Objectives: This study aims to assess the mortality and morbidity rates of patients with intertrochanteric femoral fractures who were performed proximal femoral nail-antirotation (PFNA) or cemented, bipolar hemiarthroplasty with calcar replacement.
Patients and methods: A total of 127 patients (42 males, 85 females; mean age 79.2 years; range 55 to 98 years) who were treated due to proximal femoral fracture between January 2008 and January 2011 were compared retrospectively in terms of intraoperative mortality, total mortality, and monthly distribution of mortality rates. Of these 127 patients, 92 (28 males, 64 females; mean age 80.24 years; range 55 to 94 years) who were alive, who achieved at least a 12-month follow-up, and could walk and fulfil daily activities in preoperative period were included in the study. Patients were divided into two groups as PFNA group (n=34) and cemented, bipolar hemiarthroplasty with calcar replacement group (hemiarthroplasty group; n=58). Both groups were compared in terms of duration of operation, requirement for intraoperative blood transfusion, duration of hospital stay, functional outcomes, quality of life, complication and revision rates, and costs of operation.

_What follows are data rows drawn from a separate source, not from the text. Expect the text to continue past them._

### src/rtl/cla_pkg.sv
// ============================================================================
//  Module      : cla_pkg
//  Description : Shared limb width, sequencer state and result-limb record.
//  Revision    : 1.0
// ============================================================================
`default_nettype none

package cla_pkg;

    localparam int LIMB_W        = 32;
    localparam int MAX_LIMBS_DEF = 8;
    localparam int CNT_W         = $clog2(MAX_LIMBS_DEF + 1);

    typedef enum logic [0:0] {
        IDLE = 1'b0,
        BUSY = 1'b1
    } state_t;

    typedef struct packed {
        logic [LIMB_W-1:0] sum;
        logic              last;
        logic              cout;
        logic              ovf;
        logic [CNT_W-1:0]  cnt;
    } result_t;

endpackage

`default_nettype wire

### src/rtl/cla32.sv
// ============================================================================
//  Module      : cla32
//  Description : 32-bit carry-lookahead adder, 4-bit lookahead groups.
//  Revision    : 1.0
// ============================================================================
`default_nettype none

module cla32 (
    input  logic [31:0] a,
    input  logic [31:0] b,
    input  logic        cin,
    output logic [31:0] s,
    output logic        cout
);

    localparam int c_groups = 8;

    logic [31:0]         w_g;
    logic [31:0]         w_p;
    logic [31:0]         w_bc;
    logic [c_groups-1:0] w_grp_g;
    logic [c_groups-1:0] w_grp_p;
    logic [c_groups-1:0] w_gc;
    logic                w_cout;

    assign w_g = a & b;
    assign w_p = a ^ b;

    for (genvar i = 0; i < c_groups; i++) begin : g_grp
        logic [3:0] w_gg;
        logic [3:0] w_pp;
        logic       w_ci;

        assign w_gg = w_g[4*i +: 4];
        assign w_pp = w_p[4*i +: 4];
        assign w_ci = w_gc[i];

        assign w_bc[4*i]     = w_ci;
        assign w_bc[4*i + 1] = w_gg[0] | (w_pp[0] & w_ci);
        assign w_bc[4*i + 2] = w_gg[1] | (w_pp[1] & w_gg[0]) | (w_pp[1] & w_pp[0] & w_ci);
        assign w_bc[4*i + 3] = w_gg[2] | (w_pp[2] & w_gg[1]) | (w_pp[2] & w_pp[1] & w_gg[0])
                             | (w_pp[2] & w_pp[1] & w_pp[0] & w_ci);

        assign w_grp_g[i] = w_gg[3] | (w_pp[3] & w_gg[2]) | (w_pp[3] & w_pp[2] & w_gg[1])
                          | (w_pp[3] & w_pp[2] & w_pp[1] & w_gg[0]);
        assign w_grp_p[i] = &w_pp;
    end

    // Group carries chain through the per-group generate/propagate terms.
    always_comb begin
        logic c;
        c    = cin;
        w_gc = '0;
        for (int i = 0; i < c_groups; i++) begin
            w_gc[i] = c;
            c       = w_grp_g[i] | (w_grp_p[i] & c);
        end
        w_cout = c;
    end

    assign s    = w_p ^ w_bc;
    assign cout = w_cout;

endmodule

`default_nettype wire

### src/rtl/cla32_limb_seq.sv
// ============================================================================
//  Module      : cla32_limb_seq
//  Description : Multi-precision add/sub sequencer, one 32-bit limb per clock.
//  Revision    : 1.0
// ============================================================================
`default_nettype none

module cla32_limb_seq
    import cla_pkg::*;
#(
    parameter int W         = LIMB_W,
    parameter int MAX_LIMBS = MAX_LIMBS_DEF,
    parameter int CW        = $clog2(MAX_LIMBS + 1)
) (
    input  logic          clk,
    input  logic          rst,
    input  logic          in_valid,
    output logic          in_ready,
    input  logic [W-1:0]  in_a,
    input  logic [W-1:0]  in_b,
    input  logic          in_first,
    input  logic          in_last,
    input  logic          in_cin,
    input  logic          in_sub,
    output logic          out_valid,
    input  logic          out_ready,
    output logic [W-1:0]  out_sum,
    output logic          out_last,
    output logic          out_cout,
    output logic          out_ovf,
    output logic [CW-1:0] out_cnt,
    output logic          err
);

    state_t        r_state;
    logic          r_carry;
    logic          r_sub;
    logic [CW-1:0] r_cnt;
    result_t       r_res;
    logic          r_valid;
    logic          r_err;

    logic          w_accept;
    logic          w_start;
    logic          w_sub_e;
    logic [W-1:0]  w_b;
    logic          w_cin;
    logic [W-1:0]  w_s;
    logic          w_cout;
    logic          w_ovf;
    logic [CW-1:0] w_cnt_next;
    logic          w_err_now;

    assign in_ready = !r_valid || out_ready;
    assign w_accept = in_valid && in_ready;

    // A stray non-first limb in IDLE is still treated as the start of a packet.
    assign w_start  = in_first || (r_state == IDLE);
    assign w_sub_e  = w_start ? in_sub : r_sub;
    assign w_b      = w_sub_e ? ~in_b : in_b;
    assign w_cin    = w_start ? (w_sub_e ? 1'b1 : in_cin) : r_carry;

    cla32 u_cla32 (
        .a    (in_a),
        .b    (w_b),
        .cin  (w_cin),
        .s    (w_s),
        .cout (w_cout)
    );

    assign w_ovf = (in_a[W-1] == w_b[W-1]) && (w_s[W-1] != in_a[W-1]);

    assign w_cnt_next = w_start                   ? CW'(1)
                      : (r_cnt >= CW'(MAX_LIMBS)) ? CW'(MAX_LIMBS)
                      :                             r_cnt + CW'(1);

    assign w_err_now = w_accept &&
                       (((r_state == IDLE) && !in_first) ||
                        ((r_state == BUSY) &&  in_first) ||
                        ((w_cnt_next == CW'(MAX_LIMBS)) && !in_last));

    always_ff @(posedge clk or posedge rst) begin
        if (rst) begin
            r_state <= IDLE;
            r_carry <= 1'b0;
            r_sub   <= 1'b0;
            r_cnt   <= '0;
            r_res   <= '0;
            r_valid <= 1'b0;
            r_err   <= 1'b0;
        end else begin
            if (w_accept) begin
                r_res   <= '{sum: w_s, last: in_last, cout: w_cout, ovf: w_ovf,
                             cnt: CNT_W'(w_cnt_next)};
                r_valid <= 1'b1;
                r_carry <= w_cout;
                r_sub   <= w_sub_e;
                r_cnt   <= w_cnt_next;
                case (r_state)
                    IDLE:    r_state <= in_last ? IDLE : BUSY;
                    BUSY:    r_state <= in_last ? IDLE : BUSY;
                    default: r_state <= IDLE;
                endcase
            end else if (out_ready) begin
                r_valid <= 1'b0;
            end
            r_err <= r_err | w_err_now;
        end
    end

    assign out_valid = r_valid;
    assign out_sum   = r_res.sum;
    assign out_last  = r_res.last;
    assign out_cout  = r_res.cout;
    assign out_ovf   = r_res.ovf;
    assign out_cnt   = CW'(r_res.cnt);
    assign err       = r_err;

endmodule

`default_nettype wire

### config.mk
export PLATFORM = sky130hd
export DESIGN_NAME = cla32_limb_seq
export DESIGN_NICKNAME = d
export VERILOG_FILES = /design/src/rtl/cla_pkg.sv /design/src/rtl/cla32.sv /design/src/rtl/cla32_limb_seq.sv
export SDC_FILE = /design/constraint.sdc
export NUM_CORES = 1
export LEC_CHECK = 0
export BUFFER_PORTS_ARGS = -buffer_cell sky130_fd_sc_hd__buf_2
export CAP_MARGIN = 25
export CORE_MARGIN = 4
export CORE_UTILIZATION = 40
export CTS_CLUSTER_DIAMETER = 30
export DETAILED_ROUTE_END_ITERATION = 16
export GPL_ROUTABILITY_DRIVEN = 0
export MAX_ROUTING_LAYER = met4
export PLACE_DENSITY = 0.77
export SYNTH_ARGS = -nofsm -noshare
export SYNTH_HDL_FRONTEND = slang
export SYNTH_SLANG_ARGS = --single-unit
### constraint.sdc
create_clock -name clk -period 5.1 [get_ports clk]
set_clock_uncertainty 0.05 [all_clocks]
set_input_delay 1.02 -clock clk [delete_from_list [all_inputs] [get_ports clk]]
set_output_delay 1.02 -clock clk [all_outputs]
set_load 0.02 [all_outputs]
==> Yosys cells after proc, flatten, opt, wreduce, memory -nomap -nowiden <==
Index checks and enable logic that the tools add are counted.
{ "op_classes": {"add_sub_neg": 1, "order_cmp": 1, "n_eq_ne": 3, "n_mux": 9, "bitwise": 206, "reduce_logical": 22} }
{ "ops": {"columns": ["op", "n"], "rows": [
  ["$and A1 B1 Y1", 120],
  ["$or A1 B1 Y1", 81],
  ["$xor A32 B32 Y32", 2],
  ["$and A32 B32 Y32", 1],
  ["$mux W32", 1],
  ["$not A32 Y32", 1],
  ["$reduce_and A4 Y1", 8],
  ["$mux W4", 2],
  ["$logic_and A1 B1 Y1", 6],
  ["$mux W1", 6],
  ["$add A4 B1 Y4 const B", 1],
  ["$eq A4 B4 Y1 const B", 1],
  ["$ge A4 B4 Y1 const B", 1],
  ["$logic_or A1 B1 Y1", 4],
  ["$logic_not A1 Y1", 3],
  ["$reduce_bool A2 Y1", 1],
  ["$eq A1 B1 Y1", 1],
  ["$ne A1 B1 Y1", 1],
  ["$not A1 Y1", 1]
]} }
{ "totals": {"reg_bits": 43, "output_inout_bits": 42, "word_cells": 251} }

==> Depth between registers and ports, before layout <==
Gate-level depths: netlist (run 1).
{ "logic_depth": {"depth_word": 27, "depth_mapped": 17, "mapped_depth_nobuf": 16} }

==> Hierarchy <==
From an unflattened synthesis (run 1), not the netlist that was laid out.
{ "unflattened": {"hier_cells": 320, "area_unflattened_um2": 3393.3} }
{ "modules_own_cells": {"columns": ["module", "instances", "cells_each", "area_each_um2", "seq_area_each_um2"], "rows": [
  ["cla32_limb_seq", 1, 158, 2037.0, 1076.0],
  ["cla32", 1, 162, 1356.3, 0.0]
]} }

==> Worst setup path before layout (run 1) <==
Ideal clock, no wire load.
{ "synth_path": {"kind": "input-to-reg", "startpoint": "input port in_first", "endpoint": "register r_res, in the netlist out_sum[20]", "arrival_time_ps": 4725, "required_ps": 4967, "path_slack_ps": 242, "cell_stages": 16, "n_path_buf": 1, "cell_sequence": "inv_1 > ha_1 > mux2i_1 > clkbuf_1 > xnor2_1 > ha_1 > a21o_1 > a41o_4 > o311ai_4 > a21oi_1 > o21a_1 > o211ai_1 > a21boi_0 > nor2_1 > fa_1 > o21ai_0"} }
{ "synth_via": {"elab_chain_cells": 18, "elab_cells_between_ends": 63, "cone_classes": "mux: 4; bitwise: 53; reduce/logical: 6"} }
{ "synth_lines": {"columns": ["item", "line", "text"], "rows": [
  ["start, declared", "cla32_limb_seq.sv:21", "input logic in_first,"],
  ["$logic_or A1 B1 Y1 *", "cla32_limb_seq.sv:58", "assign w_start = in_first || (r_state == IDLE);"],
  ["$mux W1", "cla32_limb_seq.sv:59", "assign w_sub_e = w_start ? in_sub : r_sub;"],
  ["$mux W32", "cla32_limb_seq.sv:60", "assign w_b = w_sub_e ? ~in_b : in_b;"],
  ["$xor A32 B32 Y32 or $and A32 B32 Y32 (tied branches)", "cla32.sv:27, cla32.sv:26", null],
  ["$and A1 B1 Y1, on equally long branches", "cla32.sv:44, cla32.sv:45", null],
  ["$or A1 B1 Y1, or another cell as far along", "cla32.sv:44", "assign w_grp_g[i] = w_gg[3] | (w_pp[3] & w_gg[2]) | (w_pp[3] & w_pp[2] & w_gg[1])"],
  ["$or A1 B1 Y1 or $and A1 B1 Y1 (tied branches)", "cla32.sv:44, cla32.sv:45", null],
  ["$or A1 B1 Y1", "cla32.sv:45", "| (w_pp[3] & w_pp[2] & w_pp[1] & w_gg[0]);"],
  ["[2 not listed]", null, null],
  ["$or A1 B1 Y1", "cla32.sv:56", "c = w_grp_g[i] | (w_grp_p[i] & c);"],
  ["$and A1 B1 Y1", "cla32.sv:56", null],
  ["$or A1 B1 Y1", "cla32.sv:56", null],
  ["$and A1 B1 Y1", "cla32.sv:56", null],
  ["$or A1 B1 Y1", "cla32.sv:56", null],
  ["$and A1 B1 Y1", "cla32.sv:56", null],
  ["$or A1 B1 Y1", "cla32.sv:56", null],
  ["$xor A32 B32 Y32 *", "cla32.sv:61", "assign s = w_p ^ w_bc;"],
  ["end signal, assigned", "cla32_limb_seq.sv:93", "r_res <= '{sum: w_s, last: in_last, cout: w_cout, ovf: w_ovf,"],
  ["end, declared", "cla32_limb_seq.sv:39", "result_t r_res;"]
]} }
Mark *: on every way between the ends. The rest lies on a longest branch, timed or not.
A chain may end at the register's enable or synchronous reset.

==> Worst setup path after layout (run 1) <==
{ "layout_path": {"startpoint": "input port in_first", "endpoint": "register r_res, in the netlist out_sum[21]"} }
{ "layout_via": {"elab_chain_cells": 20, "elab_cells_between_ends": 65, "cone_classes": "mux: 4; bitwise: 55; reduce/logical: 6"} }
{ "layout_lines": {"columns": ["item", "line", "text"], "rows": [
  ["$logic_or A1 B1 Y1 *", "cla32_limb_seq.sv:58", null],
  ["$mux W1", "cla32_limb_seq.sv:59", null],
  ["$mux W32", "cla32_limb_seq.sv:60", null],
  ["$xor A32 B32 Y32 or $and A32 B32 Y32 (tied branches)", "cla32.sv:27, cla32.sv:26", null],
  ["$and A1 B1 Y1, on equally long branches", "cla32.sv:44, cla32.sv:45", null],
  ["$or A1 B1 Y1, or another cell as far along", "cla32.sv:44", null],
  ["$or A1 B1 Y1 or $and A1 B1 Y1 (tied branches)", "cla32.sv:44, cla32.sv:45", null],
  ["$or A1 B1 Y1", "cla32.sv:45", null],
  ["[4 not listed]", null, null],
  ["$or A1 B1 Y1", "cla32.sv:56", null],
  ["$and A1 B1 Y1", "cla32.sv:56", null],
  ["$or A1 B1 Y1", "cla32.sv:56", null],
  ["$and A1 B1 Y1", "cla32.sv:56", null],
  ["$or A1 B1 Y1", "cla32.sv:56", null],
  ["$and A1 B1 Y1", "cla32.sv:39", "assign w_bc[4*i + 1] = w_gg[0] | (w_pp[0] & w_ci);"],
  ["$or A1 B1 Y1", "cla32.sv:39", null],
  ["$xor A32 B32 Y32 *", "cla32.sv:61", null]
]} }
Marks and branches as above.

==> flow_summary.toml, run 1 <==
[cts]
ctsHoldBuffers = 0
cts_htree_levels = 2
cts.sinks = 43
post_cts_resized = 0
cts_tree = "yes"
cts.path.max_buffers = 2
numCtsBuffers = 5
clock_latency_ns = 0.29
clkTransAtPathRegs_ns = 0.08
clock-root-buffer = "clkbuf_8"
postCtsSetupRepairBufs = 0

[finish]
fin_nets = 598
antennaDiodeCount = 0
regArea_mm2 = 0.00108
nFillCells = 805
final_cells = 589
fin_util_pct = 51.2
areaGrowthSynthToFinish_pct = 23.9
drive_gt1_share_pct = 27.5
multi_input_area_mm2 = 0.00222

[placement]
port_buffers = 113
dpl.hpwl_um = 6870
placed_cells = 580

[logic_synthesis]
yosysSeqAreaShare_pct = 31.5
synth_edf_count = 0
synthesis.nets = 486
synth_area_mm2 = 0.00342
synth_top_flop_cell = "dfrtp_1"
ys_ff_latch = 43
syn_avg_cell_area_um2 = 9.21
yosysWarnings = 0
ys_async_sr_fraction_pct = 100
synth_cell_types = 44
synth_cells = 371

[pwr]
power_density_mw_per_mm2 = 349
p_leak_uw = 0.00208
peakVddDrop_uv = 116

[sta]
worstMarginPinSlew_ns = 0.581
period_share_pct = 89.7
slew_headroom_pct = 61.1
setup_violations = 0
rsz0062_at_grt = "false"
fin_setup_tns_ns = 0
drv_slew = 0
hold_violations = 0
fmax_ghz = 0.218
min_period_ns = 4.58

[detailed_routing]
drc = 0
wire_per_inst_um = 14.0
drt_iter0_drc = 85
vias_per_cell = 4.99
ant_nets = 0
dr.pass1.iters = 4
vias = 2937
wirelength_um = 8240

[worst_setup_path]
worstPathArrival_ns = 4.74
slowest_delay_ns = 0.40
cpMaxStageDelayCell = "fa_1"
path_cells = "buf_2, inv_1, ha_1, mux2i_4, buf_12, xnor2_1, ha_1, a21oi_1, o21ai_0, a31oi_1, a21oi_1, o21a_1, o211ai_1, a21boi_0, nor2_1, fa_1, xor2_1, o21ai_0"
crit_path_end_kind = "flip-flop"
cp_data_required_time_ns = 5.26
crit_type = "input pin to flip-flop"
start_kind = "input pin"
worst-path-max-fanout = 20

[die]
die-area_mm2 = 0.0101
die_h_um = 100
pin_count = 114
rows = 33
initial_core_util_pct = 41.4
core-area_mm2 = 0.00826
die_x_um = 100

[job]
cap_violations = 0

[worst_hold_path]
hold_path_class = "flip-flop to flip-flop"

[global_route]
grt_max_degree = 44
antenna_found_initial = 0
grt_pass1_wl_um = 13700
gr-total-overflow = 0
grt_pass1_vias = 2983
track_usage_pct = 17.2

[run_status]
status = "complete, no violations"
## metal layers
layer	up-vias	global-route usage (%)	wire length (um)
li1	1516	-	-
met1	1324	22.4	3770
met2	85	28.4	3950
met3	12	2.36	402
met4	0	4.35	112
met5	-	-	0
## power breakdown
| group | total [uW] | switching (uW) | internal, uW | leakage, uW |
|---|---|---|---|---|
| sequential | 494 | 56.1 | 438 | 0.000526 |
| combinational | 774 | 459 | 315 | 0.00151 |
| clock | 209 | 113 | 96.3 | 0.0000422 |
## layout make-up
cell class                 count  share of cell area, %
clock buffer                   7                   1.80
clock inverter                 1                  0.118
inverter                      23                   2.04
multi-input combinational    293                   52.5
sequential                    43                   25.4
tap                          105                   3.10
timing repair buffer         117                   15.0
## registers in the layout, summed over array words and instances, names as in the netlist
name and cells:
out_sum 32, out_ovf 1, out_cnt 4, out_last 1, out_cout 1, r_sub 1
r_state 1, err 1, out_valid 1
## kinds of logic after synthesis
logic type      count (synthesis)  synth area share, %
compound gates                101                 20.5
simple gates                  100                 14.1
xor+xnor                       48                 12.3
fa+ha+maj                      43                 17.5
flops                          43                 31.5
buf+inv                        35                 3.85
mux                             1                0.293
## placed cells by master, fill, tap and decap left out, types with 2 or more instances in the layout
cell type  synthesis  layout
nor3b_1            3       3
nand2_1           49      48
a211o_1            2       2
a21oi_1           17      17
nor2b_1            3       3
buf_2              0     113
buf_12             0       3
dfrtp_1           43      43
nand3_1            6       6
inv_1             23      22
a211oi_1           4       4
ha_1              35      35
o21ai_0           39      39
xor2_1            11      11
a21boi_0           2       2
nand2b_1           8       8
fa_1               8       8
nand4_1            4       4
clkbuf_8           0       5
clkbuf_1          12       2
nor2_1            10      10
o211ai_1           3       3
and3_1             5       5
a21o_1             3       3
nor3_1             4       4
o31a_1             2       2
and2_1             2       2
xnor2_1           37      37
a31oi_1            2       2
o31ai_1            6       6
o21a_1            12      12
## path summary, 6_finish.rpt
check / startpoint / endpoint / slack (ns) / cells after the start
worst min-delay path: out_sum[23] / out_sum[23] / 0.43 / 2
worst max register to register: r_state / out_sum[21] / 1.03 / 16
max in group asynchronous: rst / out_sum[10] / 4.08 / 3
min in group asynchronous: rst / err / 0.51 / 2
worst min register to register: out_sum[23] / out_sum[23] / 0.43 / 2
worst max-delay path: in_first / out_sum[21] / 0.52 / 18
## per-stage QoR
stage	hold slack [ns]	instance area, um^2	total power [uW]	worst slack (ns)
final	0.432	4230	1480	0.523
after CTS	0.437	4210	1500	0.550
after floorplan	0.400	3420	1030	0.242
after detailed placement	0.419	4130	1280	0.229
after global placement	0.393	4110	1250	0.393
after global routing	0.456	4230	1600	0.153
## cell usage after synthesis, drive strengths merged (3+ instances only)
cell type,instances,share of area [%]
a211oi,4,0.88
fa,8,4.7
nand4,4,0.73
nor3,4,0.59
o211ai,4,1.3
nand2b,8,1.5
a21o,4,1.1
o31ai,6,1.3
clkbuf,12,1.3
nor2,10,1.1
o21ai,39,5.7
nand3,6,0.88
and3,5,0.92
nor2b,3,0.55
nor3b,3,0.66
xnor2,37,9.5
o21a,12,2.6
dfrtp,43,32
xor2,11,2.8
inv,23,2.5
ha,35,13
a21oi,17,2.5
nand2,49,5.4
## worst max-delay path: cells and delay by family
kind / cells / cell delay (ns)
compound gates: 8 / 1.58
xor+xnor: 2 / 0.23
fa+ha+maj: 3 / 1.06
buf+inv: 3 / 0.36
mux: 1 / 0.38
simple gates: 1 / 0.09
(Power assumes the default switching activity.)
==> run 2: changes to the inputs <==
- BUFFER_PORTS_ARGS: -buffer_cell sky130_fd_sc_hd__buf_2 -> -buffer_cell sky130_fd_sc_hd__buf_4
- CAP_MARGIN: 25 -> 20
==> run 2 against run 1 <==
Compared with the run above: combinational power up 9.3%; hold slack worse by 0.00097 ns; first-iteration DRC count up 20%; utilization up 3.2 points; design area up 6.2%; die area unchanged; setup slack better by 0.012 ns; routed wire length up 3.2%; non-clock buffer count down 1; flip-flop and latch count unchanged; largest cell class unchanged; largest power group unchanged.
==> flow_summary.toml, run 2 (synthesis gave the netlist of run 1 again) <==
[global_route]
grt_pass1_wl_um = 13800
grt_max_degree = 44
track_usage_pct = 17.2
antenna_found_initial = 0
grt_pass1_vias = 2973
gr-total-overflow = 0

[sta]
period_share_pct = 89.5
fmax_ghz = 0.219
fin_setup_tns_ns = 0
worstMarginPinSlew_ns = 0.899
setup_violations = 0
fin_ws_ns = 0.535
drv_slew = 0
hold_violations = 0
slew_headroom_pct = 40.0
rsz0062_at_grt = "false"
min_period_ns = 4.57

[job]
cap_violations = 0

[detailed_routing]
ant_nets = 0
wire_per_inst_um = 14.5
vias = 3017
drt_iter0_drc = 102
wirelength_um = 8500
dr.pass1.iters = 5
vias_per_cell = 5.13
drc = 0

[finish]
final_common_cell = "buf_4"
antennaDiodeCount = 0
layout_common_cells = "buf_4 (114), nand2_1 (48), dfrtp_1 (43)"
fin_nets = 597
areaGrowthSynthToFinish_pct = 31.6
final_cells = 588
nFillCells = 797
drive_gt1_share_pct = 27.3
largest_register_ffs = 32

[cts]
cts.path.max_buffers = 2
postCtsSetupRepairBufs = 0
cts_tree = "yes"
cts_htree_levels = 2
clock-root-buffer = "clkbuf_8"
numCtsBuffers = 5
ctsHoldBuffers = 0
cts.sinks = 43
clock_latency_ns = 0.29
clkTransAtPathRegs_ns = 0.08
post_cts_resized = 0

[placement]
dpl.hpwl_um = 7000
dp_slack_ns = 0.247
port_buffers = 113
placed_cells = 580

[pwr]
p_seq_share_pct = 31.9
p_leak_uw = 0.00216
peakVddDrop_uv = 125
power_density_mw_per_mm2 = 346
clkPwrFrac_pct = 13.7
internal_power_uw = 917
netSwitchingPower_uw = 638
pwr-share-comb_pct = 54.4
switching_share_pct = 41.0

[die]
die_h_um = 100
die-area_mm2 = 0.0101
initial_core_util_pct = 41.4
rows = 33
pin_count = 114
die_x_um = 100
core-area_mm2 = 0.00826

[worst_setup_path]
worst-path-max-fanout = 21
crit_type = "input pin to flip-flop"
worstPathArrival_ns = 4.73
cp_data_required_time_ns = 5.26
crit_path_end_kind = "flip-flop"
start_kind = "input pin"

[run_status]
status = "complete, no violations"

[worst_hold_path]
hold_path_class = "flip-flop to flip-flop"
## run 2: cell types whose count changed in the layout (fill, tap and decap cells not counted), sizes merged
cell / change
buf: -1
## run 2: final cells by class
type,count,area (um^2),area share (%)
tap,105,131,2.92
sequential,43,1080,23.9
clock inverter,1,5.00,0.111
timing repair buffer,116,896,19.9
multi-input combinational,293,2220,49.5
clock buffer,7,76.3,1.70
inverter,23,86.3,1.92
## run 2: per-stage QoR
step	utilization [%]	hold WS [ns]	cell area (um^2)	total power, uW
floorplan	-	0.400	3420	1030
global placement	53.2	0.401	4390	1320
detailed placement	53.4	0.419	4410	1360
CTS	54.4	0.439	4490	1580
global route	54.4	0.455	4490	1680
finish	54.4	0.431	4490	1560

Results: Patients in both groups had the same type of fracture. Bone mineral densitometry results and the type and risk of anesthesia of both groups were similar. No significant difference was detected between two groups in terms of intraoperative mortality, total mortality, and monthly distribution of mortality rates (p>0.05). Mean durations of operation were 54.85 minutes (range 40-110 minutes) and 74.66 minutes (range 55-120 minutes) in the PFNA and hemiarthroplasty groups, respectively. Mean durations of hospital stay were 5.91 days (range 5-12 days) and 9.41 days (range 6-16 days) in the PFNA and hemiarthroplasty groups, respectively. In the PFNA group, durations of operation and hospital stay were shorter and functional results were superior (p<0.05). Requirement for blood transfusion was lower in the PFNA group.
Conclusion: Both PFNA and cemented, bipolar hemiarthroplasty with calcar replacement are good techniques in treatment of intertrochanteric femoral fractures. Internal fixation may be more appropriate for elderly patients due to shorter duration of operation and lower risk of reoperation.